The number needed is how many lines in these entries contain "pwdata"; give it alone.

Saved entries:
▶

File: src/rtl/gamepad_action_detector_unit.sv
`timescale 1ns / 1ps
// ----------------------------------------------------------------------------
// gamepad_action_detector_unit
// Detects player actions in a stream of polled controller samples.
//
//  Channel  | Direction | Contents
//  ---------+-----------+----------------------------------------------------
//  s_axis   | in        | one controller sample per item
//  m_axis   | out       | action flag, reference flag and running action count
//  apb      | in/out    | stick and trigger thresholds (0x0, 0x8)
//
// Each item passes through the input register and then the result register;
// one item is taken every cycle while the result channel is not stalled.
// The rate is set by the reference update loop: compare and update of the
// reference finish in the same cycle as an item leaves the input register.
// A stalled result holds while the input register can still take one item.
// Reset (synchronous, active low) clears the reference, packet and count.
// ----------------------------------------------------------------------------
module gamepad_action_detector_unit (
    input  logic         aclk,
    input  logic         aresetn,
    // Sample channel.
    input  logic         s_tvalid,
    output logic         s_tready,
    // tdata: packet_number, left_x, left_y, right_x, right_y,
    //        left_trigger, right_trigger, buttons
    input  logic [127:0] s_tdata,
    // tuser: read_ok
    input  logic [0:0]   s_tuser,
    // Result channel.
    output logic         m_tvalid,
    input  logic         m_tready,
    // tdata: action_total
    output logic [31:0]  m_tdata,
    // tuser: action, reference_updated
    output logic [1:0]   m_tuser,
    // Configuration port.
    input  logic         psel,
    input  logic         penable,
    input  logic         pwrite,
    input  logic [3:0]   paddr,
    input  logic [63:0]  pwdata,
    output logic [63:0]  prdata,
    output logic         pready
);

    gad_pkg::cfg_t       cfg;
    gad_pkg::sample_t    in_reg;
    logic                in_valid_reg;
    gad_pkg::reference_t ref_reg;
    logic [31:0]         seen_packet_reg;
    logic [31:0]         count_reg;
    logic [31:0]         count_next;
    gad_pkg::decision_t  decision;
    logic                out_valid_reg;
    logic                act_reg;
    logic                upd_reg;
    logic                advance;
    logic                out_load;

    gad_cfg_regs u_cfg (
        .aclk    (aclk),
        .aresetn (aresetn),
        .psel    (psel),
        .penable (penable),
        .pwrite  (pwrite),
        .paddr   (paddr),
        .pwdata  (pwdata),
        .prdata  (prdata),
        .pready  (pready),
        .cfg     (cfg)
    );

    gad_detect u_detect (
        .sample      (in_reg),
        .ref_in      (ref_reg),
        .seen_packet (seen_packet_reg),
        .cfg         (cfg),
        .decision    (decision)
    );

    // Pipeline flow: the result register frees up when it is empty or taken.
    assign advance  = !out_valid_reg || m_tready;
    assign out_load = in_valid_reg && advance;
    assign s_tready = !in_valid_reg || advance;

    // Input register.
    always_ff @(posedge aclk) begin
        if (!aresetn) begin
            in_valid_reg <= 1'b0;
        end else if (s_tready) begin
            in_valid_reg <= s_tvalid;
        end
    end

    always_ff @(posedge aclk) begin
        if (s_tvalid && s_tready) begin
            in_reg.read_ok       <= s_tuser[0];
            in_reg.packet_number <= s_tdata[31:0];
            in_reg.left_x        <= s_tdata[47:32];
            in_reg.left_y        <= s_tdata[63:48];
            in_reg.right_x       <= s_tdata[79:64];
            in_reg.right_y       <= s_tdata[95:80];
            in_reg.left_trigger  <= s_tdata[103:96];
            in_reg.right_trigger <= s_tdata[111:104];
            in_reg.buttons       <= s_tdata[127:112];
        end
    end

    assign count_next = decision.action ? count_reg + 32'd1 : count_reg;

    // Reference, packet and count state advance as an item leaves the input.
    always_ff @(posedge aclk) begin
        if (!aresetn) begin
            ref_reg         <= '0;
            seen_packet_reg <= 32'd0;
            count_reg       <= 32'd0;
        end else if (out_load) begin
            count_reg <= count_next;
            if (decision.processed) begin
                seen_packet_reg <= in_reg.packet_number;
            end
            if (decision.update) begin
                ref_reg.left_x        <= in_reg.left_x;
                ref_reg.left_y        <= in_reg.left_y;
                ref_reg.right_x       <= in_reg.right_x;
                ref_reg.right_y       <= in_reg.right_y;
                ref_reg.left_trigger  <= in_reg.left_trigger;
                ref_reg.right_trigger <= in_reg.right_trigger;
                ref_reg.buttons       <= in_reg.buttons;
            end
        end
    end

    // Result register.
    always_ff @(posedge aclk) begin
        if (!aresetn) begin
            out_valid_reg <= 1'b0;
        end else if (advance) begin
            out_valid_reg <= in_valid_reg;
        end
    end

    always_ff @(posedge aclk) begin
        if (out_load) begin
            act_reg <= decision.action;
            upd_reg <= decision.update;
        end
    end

    assign m_tvalid = out_valid_reg;
    assign m_tdata  = count_reg;
    assign m_tuser  = {upd_reg, act_reg};

    // A counted action always bumps the running total by one.
    assert property (@(posedge aclk) disable iff (!aresetn)
        (out_load && decision.action) |=> (count_reg == $past(count_reg) + 32'd1))
        else $error("action total did not advance on an action");

    // An action always comes with a reference update.
    assert property (@(posedge aclk) disable iff (!aresetn)
        m_tvalid |-> (!m_tuser[0] || m_tuser[1]))
        else $error("action reported without reference update");

    // A skipped sample leaves the recorded packet number alone.
    assert property (@(posedge aclk) disable iff (!aresetn)
        (out_load && !decision.processed) |=> $stable(seen_packet_reg))
        else $error("packet number changed on a skipped sample");

    // A waiting result shows the current count.
    assert property (@(posedge aclk) disable iff (!aresetn)
        (m_tvalid && !m_tready) |=> $stable(count_reg))
        else $error("action count changed under a stalled result");

endmodule

File: src/rtl/gad_cfg_regs.sv
`timescale 1ns / 1ps
// ----------------------------------------------------------------------------
// gad_cfg_regs
// APB-style register file holding the stick and trigger thresholds.
// ----------------------------------------------------------------------------
module gad_cfg_regs (
    input  logic              aclk,
    input  logic              aresetn,
    input  logic              psel,
    input  logic              penable,
    input  logic              pwrite,
    input  logic [3:0]        paddr,
    input  logic [63:0]       pwdata,
    output logic [63:0]       prdata,
    output logic              pready,
    output gad_pkg::cfg_t     cfg
);

    logic [32:0] stick_thr_reg;
    logic [7:0]  trig_thr_reg;
    logic        wr_en;

    assign pready = 1'b1;
    assign wr_en  = psel && penable && pwrite;

    // Register writes; the doubleword address bit selects the register.
    always_ff @(posedge aclk) begin
        if (!aresetn) begin
            stick_thr_reg <= gad_pkg::STICK_THR_RESET;
            trig_thr_reg  <= gad_pkg::TRIG_THR_RESET;
        end else if (wr_en) begin
            if (paddr[3] == gad_pkg::REG_STICK_THR) begin
                stick_thr_reg <= pwdata[32:0];
            end else begin
                trig_thr_reg <= pwdata[7:0];
            end
        end
    end

    // Read mux.
    always_comb begin
        if (paddr[3] == gad_pkg::REG_STICK_THR) begin
            prdata = {31'd0, stick_thr_reg};
        end else begin
            prdata = {56'd0, trig_thr_reg};
        end
    end

    assign cfg.stick_thr_sq = stick_thr_reg;
    assign cfg.trigger_thr  = trig_thr_reg;

endmodule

◀

(Task response) 5